Weekly we had a 1 hour video call catch up both to hear from him but also for him from us so he could keep up to date with everything going on here. During the week maybe 2 or 3 times just touching base. We are a close family so this was normal for us. We watched TV shows in the week and then came together on that video call to talk about them (The Last of Us etc) we expect the same from Ds2 when he goes this September.

Coffeegincarbs · 29/05/2024 16:44

Also one of the DC started a hybrid job 2hrs from us last month so lives with us 3 nights a week (to wfh) and 4 nights either at an airbnb near the office or at his GFs. We probably hear from him more when he's not actually staying here than when he's upstairs in the spare room working or out with his mates! 🙃

DullFanFiction · 29/05/2024 16:54

Votersswing · 29/05/2024 13:17

Op I worry about this, dd is absolutely useless at contact now, even telling me when got hone or just when u trying to pick her up it gets frustrating.
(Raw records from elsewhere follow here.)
## wip/sierra
==> flow/design.v <==
module Cfu (
    input               cmd_valid,
    output              cmd_ready,
    input      [9:0]    cmd_payload_function_id,
    input      [31:0]   cmd_payload_inputs_0,
    input      [31:0]   cmd_payload_inputs_1,
    output reg          rsp_valid,
    input               rsp_ready,
    output reg [31:0]   rsp_payload_outputs_0,
    input               reset,
    input               clk
);
    wire signed [15:0] prod_0, prod_1, prod_2, prod_3;
    assign prod_0 = ($signed(cmd_payload_inputs_0[7:0])) * $signed(cmd_payload_inputs_1[7:0]);
    assign prod_1 = ($signed(cmd_payload_inputs_0[15:8])) * $signed(cmd_payload_inputs_1[15:8]);
    assign prod_2 = ($signed(cmd_payload_inputs_0[23:16])) * $signed(cmd_payload_inputs_1[23:16]);
    assign prod_3 = ($signed(cmd_payload_inputs_0[31:24])) * $signed(cmd_payload_inputs_1[31:24]);
    wire signed [31:0] sum_prods;
    assign sum_prods = prod_0 + prod_1 + prod_2 + prod_3;
    assign cmd_ready = ~rsp_valid;   
    always @(posedge clk) begin
        if (reset) begin
            rsp_payload_outputs_0 <= 32'b0;
            rsp_valid <= 1'b0;
        end else if (rsp_valid) begin
                rsp_valid <= ~rsp_ready;
            end else if (cmd_valid) begin
                    rsp_valid <= 1'b1;
                    rsp_payload_outputs_0 <= |cmd_payload_function_id[9:3]
                        ? 32'b0
                        : rsp_payload_outputs_0 + sum_prods;
                end
            end
endmodule
Settings: LEC_CHECK=0, CAP_MARGIN=20, CELL_PAD_IN_SITES_DETAIL_PLACEMENT=1, CORE_ASPECT_RATIO=0.52, CORE_MARGIN=5, CORE_UTILIZATION=17, CTS_CLUSTER_DIAMETER=215, CTS_CLUSTER_SIZE=63, GPL_ROUTABILITY_DRIVEN=1, GPL_TIMING_DRIVEN=0, HOLD_SLACK_MARGIN=0.26, MAX_ROUTING_LAYER=met4, MIN_ROUTING_LAYER=met1, PLACE_DENSITY=0.72, SLEW_MARGIN=40, TNS_END_PERCENT=90; clock period 19.3 ns.
run.sh (not shown) runs the stock make flow with config.mk's settings and CLKGATE_MAP_FILE=.
wip/sierra finished every step from synthesis to the final layout, and the layout passed the timing, design-rule and antenna checks.
For wip/xenon, these inputs were changed with respect to wip/sierra:
- an added SETUP_SLACK_MARGIN of 1.35
- a change of CTS_CLUSTER_SIZE from 63 to 25
- a deleted HOLD_SLACK_MARGIN that had been 0.26
- a deleted CORE_ASPECT_RATIO that had been 0.52
- a deleted CELL_PAD_IN_SITES_DETAIL_PLACEMENT that had been 1
- a deleted PLACE_DENSITY that had been 0.72
- a change of CTS_CLUSTER_DIAMETER from 215 to 28
- a change of MAX_ROUTING_LAYER from met4 to met5
- an added PLACE_DENSITY_LB_ADDON of 0.24
- a change of CORE_UTILIZATION from 17 to 72
- a deleted GPL_TIMING_DRIVEN that had been 0
- a deleted TNS_END_PERCENT that had been 90
- a change of CORE_MARGIN from 5 to 2
- a change of the clock period (ns, I/O delays scaled along) from 19.3 to 10.7
Findings:
- wip/sierra finished end to end and its layout was clean on timing, DRC and antenna.
- Status: wip/xenon FAILED at 5_1_grt (tool error)
- | maximum clock path buffer count | wip/xenon vs wip/sierra | ≈ equal |
- Changes observed in wip/xenon relative to wip/sierra: number of distinct library cell variants in the gate-level netlist after synthesis about even, instance area after placement about even, height of the chip fell 34%, fraction of the core area occupied by cells at floorplan rose 56 points.
Modified inputs, wip/pepper compared to wip/xenon
- removing CTS_CLUSTER_SIZE (formerly 25)
- removing MAX_ROUTING_LAYER (formerly met5)
- removing SETUP_SLACK_MARGIN (formerly 1.35)
- changing CORE_UTILIZATION from 72 to 41
- removing GPL_ROUTABILITY_DRIVEN (formerly 1)
- removing PLACE_DENSITY_LB_ADDON (formerly 0.24)
- removing CTS_CLUSTER_DIAMETER (formerly 28)
- removing MIN_ROUTING_LAYER (formerly met1)
- changing SLEW_MARGIN from 40 to 20
- changing the clock period (ns, I/O delays scaled along) from 10.7 to 11.6
[summary]
- Every stage of the flow completed for wip/pepper, and the final layout passed the timing, design-rule and antenna checks.
- Count of buffers added by post-CTS timing repair for setup sits lower in wip/pepper than in wip/xenon.
- From wip/xenon to wip/pepper the numbers moved as follows: floorplan row count moved up, worst slack at placement picked up an extra 0.55 ns.
- Changes observed in wip/pepper relative to wip/xenon: area after detailed placement -about 4%; die area went up; HPWL after detailed placement decreased 11%; chip height has increased.
- Diff wip/xenon -> wip/pepper | post-placement cell count | up by a few percent
- Number of instances resized during post-cts repair, wip/xenon and wip/pepper: smaller value in wip/pepper


RTL: the design.v shown in full above, as it stands there.
clock: 19.3 ns
lec_check: 0
cap_margin: 40
cell_pad_in_sites_detail_placement: 1
core_aspect_ratio: 0.52
core_margin: 5
core_utilization: 17
cts_cluster_diameter: 173
cts_cluster_size: 63
gpl_routability_driven: 1
max_routing_layer: met5
min_routing_layer: met1
place_density_lb_addon: 0.02
slew_margin: 40
tns_end_percent: 90
The first run finished with timing, DRC and antenna clean.
Rerun with:
- CAP_MARGIN: 40 -> 20
- CELL_PAD_IN_SITES_DETAIL_PLACEMENT: 1 -> default
- CORE_ASPECT_RATIO: 0.52 -> default
- CORE_MARGIN: 5 -> 2
- CORE_UTILIZATION: 17 -> 40
- CTS_CLUSTER_DIAMETER: 173 -> default
- CTS_CLUSTER_SIZE: 63 -> default
- GPL_ROUTABILITY_DRIVEN: 1 -> default
- MAX_ROUTING_LAYER: met5 -> default
- MIN_ROUTING_LAYER: met1 -> default
- PLACE_DENSITY_LB_ADDON: 0.02 -> default
- SLEW_MARGIN: 40 -> 20
- TNS_END_PERCENT: 90 -> default
- clock period: 19.3 -> 12.0 ns (I/O delays scaled with it)
First-iteration DRC count rose by 15%.
Design area fell by 4.6%.
Sequential share of layout area rose by 0.19 points.
Global-route usage rose by 6.9 points.
Via count stays flat.
Wire length fell by 36%.
Register-to-register slack gets worse by 6.8 ns.
Hold slack gets worse by 0.0060 ns.
Rerun with:
- CORE_ASPECT_RATIO: default -> 1.26
- CORE_UTILIZATION: 40 -> 33
- GPL_ROUTABILITY_DRIVEN: default -> 0
- SETUP_SLACK_MARGIN: default -> -1.13
- SLEW_MARGIN: 20 -> 5
- TNS_END_PERCENT: default -> 15
After rerunning: The new run produced a clean layout. Synthesized cell count stays the same. Global-route usage went down by 2.7 points. Count of clock-buffer cells in the layout stays the same. Non-clock buffer count went up by 2. Worst hold slack stays flat. Design area went up by 0.99%. Worst setup slack barely changes. Routed wire length went up by 2.4%. Synthesized area does not change.
Rerun with:
- CORE_UTILIZATION: 33 -> 26
- PLACE_DENSITY: default -> 0.82
Outcome:
- global-route usage falls by 3.4 points
- fmax stays flat
- sequential cell count does not change
- area after synthesis does not change
- final area rose slightly


== v17 ==
Starts from the design.v that is shown in full above.
clock: 9.78 ns
lec_check: 0
cap_margin: 20
core_margin: 2
core_utilization: 59
slew_margin: 20
v17 ran in full, but the layout does not pass; the checks complain about setup timing.
Here is what was changed in the inputs of v14 compared with v17.
Settings: putting PLACE_DENSITY at 0.36 where nothing was set; swapping 59 for 72 in CORE_UTILIZATION; putting CTS_CLUSTER_DIAMETER at 388 where nothing was set; swapping 9.78 for 5.45 in the clock period (ns, I/O delays scaled along).
- v17 → v14: number of gates given a new drive strength after cts climbed about 6%, async set or reset register ratio after synthesis barely changed.
- On horizontal extent of the die, the higher figure sits with v17, not v14.
- The log for v14 ends in global routing with error GRT-0116, so the run never completed.
- Taking v17 over v14, the number of placement rows ratio works out to 1.10.
- Higher core utilization at floorplan among v14 and v17: v14
- Floorplan die area was higher in v17 than in v14.
Edits applied to the flow inputs when going from v14 to v45:
Settings: CTS_CLUSTER_SIZE now 31, previously not set; CTS_CLUSTER_DIAMETER no longer set, was 388; PLACE_DENSITY no longer set, was 0.36; CORE_UTILIZATION now 68, was 72; the clock period (ns, I/O delays scaled along) now 8.64, was 5.45.
## What came out
Complete run, failing final checks: v45, reason setup timing.
v45 vs v14: post-place instance area down slightly
Routability-driven placement congestion ratio, v14 and v45: lower on v45
v45 vs v14, number of rows created at floorplan went up by 2.
v45 vs. v14: area of the core now sits higher; setup fix buffers added after clock tree synthesis fell by 13; synthesized-area fraction occupied by xor and xnor cells flat; post-synthesis sequential element count roughly the same; fraction of the mapped netlist area in adder cells has remained practically unchanged.
Re post-synth tally of flip-flops with integrated enable: no difference whatsoever between v45 and v14.
v45: floorplan core density lower than v14
Changes in v47 relative to v45:
Settings: a change of CORE_UTILIZATION from 68 to 71; a change of CTS_CLUSTER_SIZE from 31 to 68; an added PLACE_DENSITY_LB_ADDON of 0.24; a change of the clock period (ns, I/O delays scaled along) from 8.64 to 9.92.
Results
- As the logs show, v47 stopped at global routing after a tool error, so it never reached the end of the flow.
- Delta(placeable core region, v47 - v45) < 0
- In v47, the global placer's final weighted congestion came out 0.038 above the value in v45.
- Effective utilization at floorplan, v47 and v45: higher on v47
- Of v47 and v45, the higher number of rows in the core area belongs to v45.
- As of v47, number of cells upsized or downsized after cts had fallen by more than 10% compared to v45.
- Against v45 as the reference, v47 delivers a lower cell count after placement.
- Against v45 as the reference, v47 delivers a lower total cell area at the placement stage.
- NOTE number of setup buffers added after CTS v45->v47 decreased by more than half
- Relative to v45, the total die area measured on v47 has decreased by a few percent.
- Synthesized cell count came out exactly the same in v47 and v45.


## branch fjord
// Cfu: RTL as listed in full above, without the edits since
Settings: LEC_CHECK=0, CAP_MARGIN=20, CORE_MARGIN=2, CORE_UTILIZATION=63, SLEW_MARGIN=20; clock period 9.19 ns.
To summarise branch fjord: no stage aborted, but the layout did not pass its checks, failing on setup timing.
> inputs changed (branch fjord -> branch amber)
Settings: PLACE_DENSITY now 0.66, previously not set; CORE_UTILIZATION now 72, was 63; CTS_CLUSTER_SIZE now 40, previously not set.
==> results <==
- Status(branch amber) = ERROR, stage = 5_1_grt
- When branch amber is measured against branch fjord, its post-cts sizing count turns out 22 higher.
- branch amber vs branch fjord: y dimension of the die down
- Diff branch fjord..branch amber | post-synthesis mux area share | unchanged
- Number of buffers inserted by post-CTS setup repair (branch amber vs. branch fjord) decreases by more than a quarter


Setup of job 8841:
Starts from the design.v that is shown in full above.
==> flow/config.mk <==
export PLATFORM = sky130hd
export DESIGN_NAME = Cfu
export DESIGN_NICKNAME = Cfu
export VERILOG_FILES = /design/flow/design.v
export SDC_FILE = /design/flow/constraint.sdc
export NUM_CORES = 4
export LEC_CHECK = 0
export CAP_MARGIN = 20
export CELL_PAD_IN_SITES_DETAIL_PLACEMENT = 2
export CORE_MARGIN = 2
export CORE_UTILIZATION = 58
export GPL_TIMING_DRIVEN = 0
export HOLD_SLACK_MARGIN = 0.23
export MAX_ROUTING_LAYER = met5
export SLEW_MARGIN = 20
==> flow/constraint.sdc <==
create_clock -name core_clock -period 12.0 [get_ports {clk}]
set_input_delay 2.4000 -clock core_clock [delete_from_list [all_inputs] [get_ports {clk}]]
set_output_delay 2.4000 -clock core_clock [all_outputs]
set_load 0.01 [all_outputs]
Status: job 8841 FAILED at 3_5_place_dp (tool error)
## Diff of input files: job 1111 against job 8841
Settings: putting PLACE_DENSITY_LB_ADDON at 0.29 where nothing was set; clearing GPL_TIMING_DRIVEN, which used to be 0; swapping 58 for 65 in CORE_UTILIZATION; clearing CELL_PAD_IN_SITES_DETAIL_PLACEMENT, which used to be 2; putting CORE_ASPECT_RATIO at 0.5 where nothing was set; clearing HOLD_SLACK_MARGIN, which used to be 0.23; clearing MAX_ROUTING_LAYER, which used to be met5.
[summary]
- Job 1111 finished every step from synthesis to the final layout, and the layout passed the timing, design-rule and antenna checks.
- Job 1111 -> job 8841: netlist area before placement delta 0, exact match
- Die extent in x was lower in job 8841 than in job 1111.
- From job 8841 to job 1111 the numbers moved as follows: simple-gate area share of the yosys netlist about even; routability congestion estimate from global placement rose 0.093; die height fell 32%; tally of unique sky130hd cells used after synthesis about even; total die size fell 10%.
- Taking job 8841 as the reference point, the cell row count of job 1111 falls by 19.
- Changes observed in job 1111 relative to job 8841: number of cells produced by synthesis has remained practically unchanged; I/O pin total closely matched the old numbers; count of buffers from port buffering flat.
The inputs of job 1579 differ from those of job 1111 as listed below.
Settings: putting GPL_TIMING_DRIVEN at 0 where nothing was set; putting HOLD_SLACK_MARGIN at 0.23 where nothing was set; swapping 65 for 40 in CORE_UTILIZATION; clearing CORE_ASPECT_RATIO, which used to be 0.5; putting MAX_ROUTING_LAYER at met4 where nothing was set; clearing PLACE_DENSITY_LB_ADDON, which used to be 0.29.
Notes after the runs:
- Job 1579 was carried through to the last stage, and its layout satisfied the timing, design-rule and antenna checks.
- Job 1111 → job 1579: utilization after layout decreased by 29 points relative to the old numbers; met1 routing resource usage after global routing decreased by 17 points relative to the old numbers; die area increased by about 60% relative to the old numbers; fmax increased by 0.86 MHz relative to the old numbers.
diff inputs: job 1579 => job 1064
Settings: swapping 0 for 1 in GPL_TIMING_DRIVEN; swapping 40 for 22 in CORE_UTILIZATION; putting CELL_PAD_IN_SITES_DETAIL_PLACEMENT at 0 where nothing was set; putting MIN_ROUTING_LAYER at met1 where nothing was set; putting CTS_CLUSTER_SIZE at 98 where nothing was set; swapping 20 for 30 in SLEW_MARGIN.
Results
Summary of job 1064 over job 1579: clock-pin slew on the worst setup and hold paths neither gained nor lost much; wire length of the first global-routing pass increased 6.7%; total global-route track usage saw a decrease.


lane 1:
RTL: the design.v shown in full above, as it stands there.
export LEC_CHECK = 0
export CAP_MARGIN = 20
export CELL_PAD_IN_SITES_DETAIL_PLACEMENT = 0
export CORE_MARGIN = 2
export CORE_UTILIZATION = 22
export CTS_CLUSTER_SIZE = 98
export GPL_TIMING_DRIVEN = 1
export HOLD_SLACK_MARGIN = 0.23
export MAX_ROUTING_LAYER = met5
export MIN_ROUTING_LAYER = met1
export SLEW_MARGIN = 20
create_clock -name core_clock -period 12.0 [get_ports {clk}]
Lane 1 went all the way through synthesis, placement and routing and the layout is clean on timing, DRC and antenna.
## Diff of input files: lane 2 against lane 1
- an added PLACE_DENSITY of 0.56
- a change of CTS_CLUSTER_SIZE from 98 to 99
- a deleted GPL_TIMING_DRIVEN that had been 1
- a change of CORE_UTILIZATION from 22 to 38
- a deleted CELL_PAD_IN_SITES_DETAIL_PLACEMENT that had been 0
- a deleted MIN_ROUTING_LAYER that had been met1
- a deleted HOLD_SLACK_MARGIN that had been 0.23
- an added CTS_CLUSTER_DIAMETER of 292
- a deleted MAX_ROUTING_LAYER that had been met5
==> results <==
Lane 2 against lane 1: final worst setup slack fell 95 ps, final worst-path cycle share rose 0.79 points, met3 wire length decreased 13%, latest clock arrival within the worst-skew pair held steady. In the metrics for lane 2 and lane 1, the one carrying the higher non-clock buffer count is lane 2. When lane 2 is measured against lane 1, its clock skew turns out 4.3 ps higher.
Modified inputs, lane 3 compared to lane 2
- a change of CTS_CLUSTER_SIZE from 99 to 98
- an added GPL_TIMING_DRIVEN of 1
- a change of CORE_UTILIZATION from 38 to 22
- a deleted CTS_CLUSTER_DIAMETER that had been 292
- an added MAX_ROUTING_LAYER of met5
- an added CELL_PAD_IN_SITES_DETAIL_PLACEMENT of 1
- a deleted PLACE_DENSITY that had been 0.56
- an added HOLD_SLACK_MARGIN of 0.23
- an added MIN_ROUTING_LAYER of met2
For lane 2 and lane 3, there was not a single run that failed to finish clean. Against lane 2, total via count after detailed routing in lane 3 rose by more than a quarter. Layout overhead on the synthesized area (higher): lane 3. Lane 3 vs. lane 2: maximum frequency held; placed instance area went up 2.9%; met3 track demand over resource in global routing went up 25 points. | peak fanout along the critical path | higher: lane 3 |. Route | lane 3 vs lane 2 | wire longer in lane 3. Lane 3 vs. lane 2: transition time of the tightest slew-check pin moved down; total routing resource utilization after global routing moved up; tightest slew margin relative to the limit moved up.
Input changes introduced in lane 4 (baseline for comparison: lane 3):
- SETUP_SLACK_MARGIN: unset -> -1.13
- CELL_PAD_IN_SITES_DETAIL_PLACEMENT: 1 -> unset
- CORE_ASPECT_RATIO: unset -> 1.26
- MAX_ROUTING_LAYER: met5 -> unset
- HOLD_SLACK_MARGIN: 0.23 -> unset
- MIN_ROUTING_LAYER: met2 -> unset
- TNS_END_PERCENT: unset -> 15
- CTS_CLUSTER_SIZE: 98 -> unset
- CORE_UTILIZATION: 22 -> 40
- GPL_TIMING_DRIVEN: 1 -> unset
## What came out
Global-route wire length before repair ends up lower on lane 4. In lane 4, the finished layout cell area came out about 3.5% below the value in lane 3. Maximum number of buffers from clock root to sink: lane 3 vs lane 4 identical. Summary of lane 4 over lane 3: setup slack shows an increase of 66 ps; total wire length after detailed routing now smaller. Of lane 3 and lane 4, the higher upper clock frequency limit belongs to lane 4. Sum of met3 wire segment lengths after detailed routing (lane 4 over lane 3): decrease, 94%. In the flow results for lane 3 and lane 4, the met2 global-route usage is smaller on lane 3. As far as post-detailed-route count of antenna-violating nets goes, lane 3 and lane 4 are indistinguishable; the numbers are identical.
I'm dreading wondering how we will relate, she does t divulge much info now regardless friends and what that are up too.

@Votersswing @CrikeyDozes
I was worried too on how things would go.
And tbh having those regular contact with the dcs has been hard. One was resistant, the other just can’t see the point (I’ve seen your message. Do I have to answer too?)

But I found that is working best, for both dcs, is to make the effort to go and see them at Uni. Maybe for lunch if it’s a light day for them. We’ve done an evening too for birthdays.

Being able to see them away from ‘home’ seems to open the gates to more information and disclosures.
im also planning a couple of days away (me and one dc). Nothing fancy at all, but a way to spend time on a 1-1 basis like I used to do when they were much younger. It’s a nice way to maintain that bound imo.

WhatHaveIFound · 29/05/2024 16:56

I hear from my DD most days though she's phoned twice already today as it's coming up to the end of her final year and we have graduation & holiday stuff to sort out.

Often she'll phone me on her way home from working in the bar so that she feels safe. She was assaulted late at night in her first year so I make sure I always answer even if it's the middle of the night.